• Directions for this task:
State how many lines of the data below hold the string "usage", giving nothing but the number.

Start of Block

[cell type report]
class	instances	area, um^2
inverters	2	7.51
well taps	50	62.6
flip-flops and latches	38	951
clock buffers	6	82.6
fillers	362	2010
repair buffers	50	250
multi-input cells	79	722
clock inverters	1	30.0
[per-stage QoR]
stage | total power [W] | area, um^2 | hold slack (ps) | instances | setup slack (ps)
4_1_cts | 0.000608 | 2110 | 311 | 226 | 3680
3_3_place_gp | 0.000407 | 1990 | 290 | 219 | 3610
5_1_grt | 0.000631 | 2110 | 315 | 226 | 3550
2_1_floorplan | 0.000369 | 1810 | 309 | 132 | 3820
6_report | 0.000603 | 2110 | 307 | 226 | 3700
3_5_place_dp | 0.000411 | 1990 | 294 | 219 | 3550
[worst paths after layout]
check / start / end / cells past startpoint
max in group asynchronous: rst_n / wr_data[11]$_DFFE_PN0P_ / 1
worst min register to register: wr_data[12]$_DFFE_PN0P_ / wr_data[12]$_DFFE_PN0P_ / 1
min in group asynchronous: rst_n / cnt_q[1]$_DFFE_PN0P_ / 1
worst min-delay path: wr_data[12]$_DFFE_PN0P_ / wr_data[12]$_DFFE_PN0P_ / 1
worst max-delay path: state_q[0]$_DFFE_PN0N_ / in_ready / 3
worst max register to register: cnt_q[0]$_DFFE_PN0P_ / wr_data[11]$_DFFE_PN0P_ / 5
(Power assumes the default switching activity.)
File: src/rtl/pc_unit.sv
// Fetch-stage program counter with next-PC selection (sequential, branch, jump,
// RAS return, exception) and a circular return-address stack with sticky underflow flag.
module pc_unit #(
  parameter int               WIDTH      = 32,
  parameter int               INC        = 4,
  parameter int               ALIGN_BITS = 2,
  parameter logic [WIDTH-1:0] RESET_VEC  = WIDTH'(32'h00000000),
  parameter logic [WIDTH-1:0] EXC_VEC    = WIDTH'(32'h00000080),
  parameter int               DEPTH      = 4
) (
  input  logic                     clk,
  input  logic                     R,
  input  logic                     stall,
  input  logic                     exc,
  input  logic                     br_taken,
  input  logic [WIDTH-1:0]         br_target,
  input  logic                     jump,
  input  logic [WIDTH-1:0]         jump_target,
  input  logic                     ras_push,
  input  logic                     ras_pop,
  output logic [WIDTH-1:0]         pc,
  output logic [WIDTH-1:0]         pc_next_seq,
  output logic [WIDTH-1:0]         ras_top,
  output logic [$clog2(DEPTH):0]   ras_count,
  output logic                     ras_err
);

  localparam int PTR_W = $clog2(DEPTH);
  localparam int CNT_W = PTR_W + 1;
  localparam logic [WIDTH-1:0] ALIGN_MASK = ~((WIDTH'(1) << ALIGN_BITS) - WIDTH'(1));

  logic [WIDTH-1:0] r_pc;
  logic [WIDTH-1:0] r_ras [DEPTH];
  logic [PTR_W-1:0] r_top;
  logic [CNT_W-1:0] r_count;
  logic             r_err;

  logic [WIDTH-1:0] w_pc_seq;
  logic [WIDTH-1:0] w_pc_nxt;
  logic [WIDTH-1:0] w_ras_top;
  logic [PTR_W-1:0] w_top_inc;
  logic [PTR_W-1:0] w_top_dec;
  logic             w_empty;
  logic             w_full;
  logic             w_active;

  assign w_pc_seq  = r_pc + WIDTH'(INC);
  assign w_empty   = (r_count == '0);
  assign w_full    = (r_count == CNT_W'(DEPTH));
  assign w_top_inc = r_top + PTR_W'(1);
  assign w_top_dec = r_top - PTR_W'(1);
  assign w_ras_top = w_empty ? '0 : r_ras[r_top];
  // RAS and error flag only move on a cycle that is neither stalled nor excepted.
  assign w_active  = !exc && !stall;

  always_comb begin
    w_pc_nxt = w_pc_seq;
    if (exc) begin
      w_pc_nxt = EXC_VEC;
    end else if (stall) begin
      w_pc_nxt = r_pc;
    end else if (ras_pop && !w_empty) begin
      w_pc_nxt = w_ras_top;
    end else if (ras_pop) begin
      w_pc_nxt = w_pc_seq;
    end else if (jump) begin
      w_pc_nxt = jump_target & ALIGN_MASK;
    end else if (br_taken) begin
      w_pc_nxt = br_target & ALIGN_MASK;
    end
  end

  always_ff @(posedge clk) begin
    if (R) begin
      r_pc    <= RESET_VEC;
      r_top   <= '0;
      r_count <= '0;
      r_err   <= 1'b0;
      for (int i = 0; i < DEPTH; i++) r_ras[i] <= '0;
    end else begin
      r_pc <= w_pc_nxt;
      if (w_active) begin
        if (ras_push && ras_pop && !w_empty) begin
          // Call and return in one instruction: swap the top entry in place.
          r_ras[r_top] <= w_pc_seq;
        end else if (ras_push) begin
          // A push when full overwrites the oldest slot, which is the one above top.
          r_ras[w_top_inc] <= w_pc_seq;
          r_top            <= w_top_inc;
          if (!w_full) r_count <= r_count + CNT_W'(1);
        end else if (ras_pop && !w_empty) begin
          r_top   <= w_top_dec;
          r_count <= r_count - CNT_W'(1);
        end
        if (ras_pop && w_empty) r_err <= 1'b1;
      end
    end
  end

  assign pc          = r_pc;
  assign pc_next_seq = w_pc_seq;
  assign ras_top     = w_ras_top;
  assign ras_count   = r_count;
  assign ras_err     = r_err;

endmodule
## src/rtl/pingpong_pkg.sv

```systemverilog
// Shared definitions for the ping-pong frame controller.
//   wr_state_e : write-side FSM state (FILL = accepting a frame, FULL = back bank complete)
//   REPEAT_MAX : saturation value of the repeat counter
//   sat_inc8   : saturating increment used by the repeat counter
package pingpong_pkg;

   typedef enum logic {
      FILL = 1'b0,
      FULL = 1'b1
   } wr_state_e;

   localparam logic [7:0] REPEAT_MAX = 8'd255;

   function automatic logic [7:0] sat_inc8(input logic [7:0] v);
      return (v == REPEAT_MAX) ? v : v + 8'd1;
   endfunction

endpackage

```

## src/rtl/pingpong_bank_mux.sv

```systemverilog
// Routes the writer and the reader to the two RAM banks.
// The back bank (~front_sel) receives writes; the front bank receives reads.
// Ports:
//   clk, resetn            clock, synchronous active-low reset
//   front_sel              bank currently displayed
//   wr_en/wr_addr/wr_data  accepted write request (goes to the back bank)
//   rd_en/rd_addr          read request (goes to the front bank)
//   rd_valid/rd_y          read response, one cycle after rd_en
//   bankN_*                RAM ports of bank0/bank1 (rdata has 1-cycle latency)
module pingpong_bank_mux
   import pingpong_pkg::*;
#(
   parameter int DW    = 8,
   parameter int DEPTH = 160,
   parameter int AW    = 8
) (
   input  logic          clk,
   input  logic          resetn,
   input  logic          front_sel,
   input  logic          wr_en,
   input  logic [AW-1:0] wr_addr,
   input  logic [DW-1:0] wr_data,
   input  logic          rd_en,
   input  logic [AW-1:0] rd_addr,
   output logic          rd_valid,
   output logic [DW-1:0] rd_y,
   output logic [AW-1:0] bank0_addr,
   output logic [DW-1:0] bank0_wdata,
   output logic          bank0_we,
   output logic          bank0_re,
   input  logic [DW-1:0] bank0_rdata,
   output logic [AW-1:0] bank1_addr,
   output logic [DW-1:0] bank1_wdata,
   output logic          bank1_we,
   output logic          bank1_re,
   input  logic [DW-1:0] bank1_rdata
);

   logic          rd_in_range;
   logic [AW-1:0] addr_arr  [2];
   logic          we_arr    [2];
   logic          re_arr    [2];
   logic [DW-1:0] rdata_arr [2];

   logic          rd_valid_q;
   logic          rd_bank_q;
   logic          rd_hit_q;

   // Out-of-range reads never touch a RAM; they still answer with zero data.
   assign rd_in_range = ({1'b0, rd_addr} < (AW+1)'(DEPTH));

   // Front and back are always different banks, so no bank is ever read
   // and written in the same cycle.
   for (genvar gi = 0; gi < 2; gi++) begin : g_bank
      logic is_front;
      assign is_front      = (front_sel == 1'(gi));
      assign addr_arr[gi]  = is_front ? rd_addr : wr_addr;
      assign we_arr[gi]    = wr_en & ~is_front;
      assign re_arr[gi]    = rd_en & rd_in_range & is_front;
   end

   assign bank0_addr   = addr_arr[0];
   assign bank0_wdata  = wr_data;
   assign bank0_we     = we_arr[0];
   assign bank0_re     = re_arr[0];
   assign bank1_addr   = addr_arr[1];
   assign bank1_wdata  = wr_data;
   assign bank1_we     = we_arr[1];
   assign bank1_re     = re_arr[1];
   assign rdata_arr[0] = bank0_rdata;
   assign rdata_arr[1] = bank1_rdata;

   // The bank chosen at request time is captured with the request, so a read
   // issued in the swap cycle is answered from the old front bank.
   always_ff @(posedge clk) begin
      if (!resetn) begin
         rd_valid_q <= 1'b0;
         rd_bank_q  <= 1'b0;
         rd_hit_q   <= 1'b0;
      end else begin
         rd_valid_q <= rd_en;
         rd_bank_q  <= front_sel;
         rd_hit_q   <= rd_en & rd_in_range;
      end
   end

   // The RAM output register supplies the data; only the select is held here.
   assign rd_valid = rd_valid_q;
   assign rd_y     = rd_hit_q ? rdata_arr[rd_bank_q] : '0;

endmodule

```

## src/rtl/pingpong_frame_ctrl.sv

```systemverilog
// Double-buffer sequencer for the note-position RAM banks.
// The writer fills the back bank with one frame of DEPTH entries; the banks
// swap on frame_start only when that frame is complete, otherwise the old
// frame is shown again and repeat_cnt counts the miss.
// Ports:
//   clk, resetn          clock, synchronous active-low reset
//   frame_start          vertical-blank pulse
//   wr_valid/wr_y/wr_ready  writer handshake
//   rd_en/rd_addr        reader request; rd_valid/rd_y response one cycle later
//   front_sel            displayed bank, repeat_cnt saturating miss counter
//   bankN_*              RAM ports of bank0/bank1
module pingpong_frame_ctrl
   import pingpong_pkg::*;
#(
   parameter int DW    = 8,
   parameter int DEPTH = 160,
   parameter int AW    = 8
) (
   input  logic          clk,
   input  logic          resetn,
   input  logic          frame_start,
   input  logic          wr_valid,
   input  logic [DW-1:0] wr_y,
   output logic          wr_ready,
   input  logic          rd_en,
   input  logic [AW-1:0] rd_addr,
   output logic          rd_valid,
   output logic [DW-1:0] rd_y,
   output logic          front_sel,
   output logic [7:0]    repeat_cnt,
   output logic [AW-1:0] bank0_addr,
   output logic [DW-1:0] bank0_wdata,
   output logic          bank0_we,
   output logic          bank0_re,
   input  logic [DW-1:0] bank0_rdata,
   output logic [AW-1:0] bank1_addr,
   output logic [DW-1:0] bank1_wdata,
   output logic          bank1_we,
   output logic          bank1_re,
   input  logic [DW-1:0] bank1_rdata
);

   localparam logic [AW-1:0] LAST_ADDR = AW'(DEPTH - 1);

   wr_state_e     state_q, state_d;
   logic [AW-1:0] wr_addr_q, wr_addr_d;
   logic          front_sel_q, front_sel_d;
   logic [7:0]    repeat_cnt_q, repeat_cnt_d;

   logic          wr_fire;
   logic          last_wr;
   logic          swap;
   logic          repeat_hit;

   // State register
   always_ff @(posedge clk) begin
      if (!resetn) state_q <= FILL;
      else         state_q <= state_d;
   end

   // Next state
   always_comb begin
      state_d = state_q;
      case (state_q)
         FILL: if (last_wr)     state_d = FULL;
         FULL: if (frame_start) state_d = FILL;
      endcase
   end

   // Outputs
   always_comb begin
      wr_ready = (state_q == FILL);
   end

   assign wr_fire = wr_valid & wr_ready;
   assign last_wr = wr_fire & (wr_addr_q == LAST_ADDR);
   // Both decisions look at the registered state: a final write coinciding
   // with frame_start counts as a repeat, and the swap waits for the next pulse.
   assign swap       = frame_start & (state_q == FULL);
   assign repeat_hit = frame_start & (state_q == FILL);

   always_comb begin
      wr_addr_d    = wr_addr_q;
      front_sel_d  = front_sel_q ^ swap;
      repeat_cnt_d = repeat_hit ? sat_inc8(repeat_cnt_q) : repeat_cnt_q;
      if (wr_fire) wr_addr_d = last_wr ? '0 : wr_addr_q + AW'(1);
   end

   always_ff @(posedge clk) begin
      if (!resetn) begin
         wr_addr_q    <= '0;
         front_sel_q  <= 1'b0;
         repeat_cnt_q <= 8'd0;
      end else begin
         wr_addr_q    <= wr_addr_d;
         front_sel_q  <= front_sel_d;
         repeat_cnt_q <= repeat_cnt_d;
      end
   end

   assign front_sel  = front_sel_q;
   assign repeat_cnt = repeat_cnt_q;

   pingpong_bank_mux #(
      .DW    (DW),
      .DEPTH (DEPTH),
      .AW    (AW)
   ) u_bank_mux (
      .clk         (clk),
      .resetn      (resetn),
      .front_sel   (front_sel_q),
      .wr_en       (wr_fire),
      .wr_addr     (wr_addr_q),
      .wr_data     (wr_y),
      .rd_en       (rd_en),
      .rd_addr     (rd_addr),
      .rd_valid    (rd_valid),
      .rd_y        (rd_y),
      .bank0_addr  (bank0_addr),
      .bank0_wdata (bank0_wdata),
      .bank0_we    (bank0_we),
      .bank0_re    (bank0_re),
      .bank0_rdata (bank0_rdata),
      .bank1_addr  (bank1_addr),
      .bank1_wdata (bank1_wdata),
      .bank1_we    (bank1_we),
      .bank1_re    (bank1_re),
      .bank1_rdata (bank1_rdata)
   );

endmodule

```

## config.mk

```make
export PLATFORM = sky130hd
export DESIGN_NAME = pingpong_frame_ctrl
export DESIGN_NICKNAME = d
export VERILOG_FILES = /design/src/rtl/pingpong_pkg.sv /design/src/rtl/pingpong_bank_mux.sv /design/src/rtl/pingpong_frame_ctrl.sv
export SDC_FILE = /design/constraint.sdc
export NUM_CORES = 1
export LEC_CHECK = 0
export CAP_MARGIN = 20
export CORE_UTILIZATION = 25
export DETAILED_ROUTE_END_ITERATION = 12
export PLACE_DENSITY = 0.63
export SKIP_LAST_GASP = 1
export SLEW_MARGIN = 20
export SYNTH_ARGS = -nofsm -noshare
export SYNTH_HDL_FRONTEND = slang
export SYNTH_SLANG_ARGS = --single-unit
```

## constraint.sdc

```tcl
create_clock -name clk -period 1.69 [get_ports clk]
set_input_delay 0.338 -clock clk [delete_from_list [all_inputs] [get_ports clk]]
set_output_delay 0.338 -clock clk [all_outputs]
set_load 0.005 [all_outputs]
```

==> impl_metrics.py, run 1 <==
metrics = {
    "sta": {
        "hold_viol": 0,
        "setup_ws_ns": -0.00403,
        "setup_violations": 1,
        "tightest_slew_ns": 0.254,
        "fin_crit_ns": 1.69,
        "skew_ns": 0.00110,
        "fin_crit_sh_pct": 100,
        "rsz0062_at_grt": "yes",
        "slew_headroom_pct": 82.9,
        "drv_slew": 0,
        "fmax_mhz": 590,
    },
    "finish": {
        "area_growth_syn_to_layout_pct": 59.6,
        "diodes": 0,
        "layout.nets": 270,
        "final_util_pct": 41.6,
        "fin_area_um2": 2290,
        "drive_above_1_share_pct": 28.3,
    },
    "yosys": {
        "synth_cells": 163,
        "ys_top_cells_by_area": "dfxtp_1 (29%), mux2_2 (13%), buf_4 (8.4%), mux2i_1 (7.7%), nor2b_1 (3.9%)",
        "syn_avg_cell_area_um2": 8.80,
        "synthesis.area_um2": 1430,
        "yosysUniqueCellTypes": 41,
        "ys_seq_area_share_pct": 29.3,
        "synth-main-ff-cell": "dfxtp_1",
        "yosys.cell_count.top_type": "dfxtp_1",
        "ys_warn_count": 0,
        "ys_seq_elements": 21,
        "yosysTopAreaCell": "dfxtp_1",
        "postSynth.asyncResetShare_pct": 0,
        "synth_edf_count": 0,
        "netlist.area_leader.share_pct": 29.3,
        "yosys-top-cells-count": "dfxtp_1 (21), buf_4 (16), mux2_2 (16), mux2i_1 (11)",
        "syn_nets": 202,
    },
    "pwr": {
        "p_leak_uw": 0.000952,
        "ir_drop_v": 0.000377,
        "powerDensity_nw_per_um2": 460,
    },
    "drt": {
        "drt-pass1-iter-count": 4,
        "routed_wl_um": 3820,
        "first_iter_violations": 39,
        "post_drt_via_cell_ratio": 4.75,
        "vias": 1434,
        "wl_per_cell_um": 12.6,
        "ant_nets": 0,
        "drc_errors": 0,
    },
    "floorplan": {
        "core_um2": 5510,
        "rows": 27,
        "die_y_um": 77.7,
        "dieArea_um2": 6040,
        "boundaryPins": 92,
        "start_util_pct": 26.0,
        "die_w_um": 77.7,
    },
    "global_route": {
        "grt_pass1_wl_um": 6300,
        "grt-ovfl-total": 0,
        "antenna_found_initial": 0,
        "grt_max_degree": 13,
        "grt_pass1_vias": 1326,
        "grt_use_total_pct": 12.8,
    },
    "cts": {
        "root_buffer": "clkbuf_8",
        "cts_buffer_depth": 2,
        "path_clk_slew_ns": 0.08,
        "h-tree-depth": 1,
        "cts.sinks": 21,
        "cts-buffers-inserted": 3,
        "cts_tree": "done",
        "insertion_delay_ns": 0.26,
    },
    "worst_setup_path": {
        "crit_chain": "buf_16, buf_12, clkinvlp_4, buf_6, nor2_4, clkdlybuf4s15_2",
        "path_max_fanout": 8,
        "critPathLaunchType": "flop",
        "crit_required_ns": 1.35,
        "setup.worst_path.end_class": "output port",
        "slowest_delay_ns": 0.38,
        "crit_type": "flop to output port",
        "crit_path_top_delay_cell": "dfxtp_4",
        "critical_path_arrival_ns": 1.36,
    },
    "placement": {
        "placed_area_um2": 2130,
        "numPortBuffers": 67,
        "gp_congestion": 0.770,
        "dp_hpwl_um": 2780,
    },
    "outcome": {
        "failed_checks": "setup timing",
        "status": "finished, violations left",
    },
    "flow_run": {
        "drv_cap": 0,
    },
    "worst_hold_path": {
        "hold_class": "primary input to flop",
    },
}
[layer usage]
layer,routed length [µm],share of wire (%),global-route usage [%],up-vias
met5,0,0,0,-
met4,21,0.55,1.51,0
met3,311,8.1,4.12,5
met2,1700,44,20.6,61
met1,1790,47,17.0,661
li1,-,-,-,707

End of Block

• Final answer:
2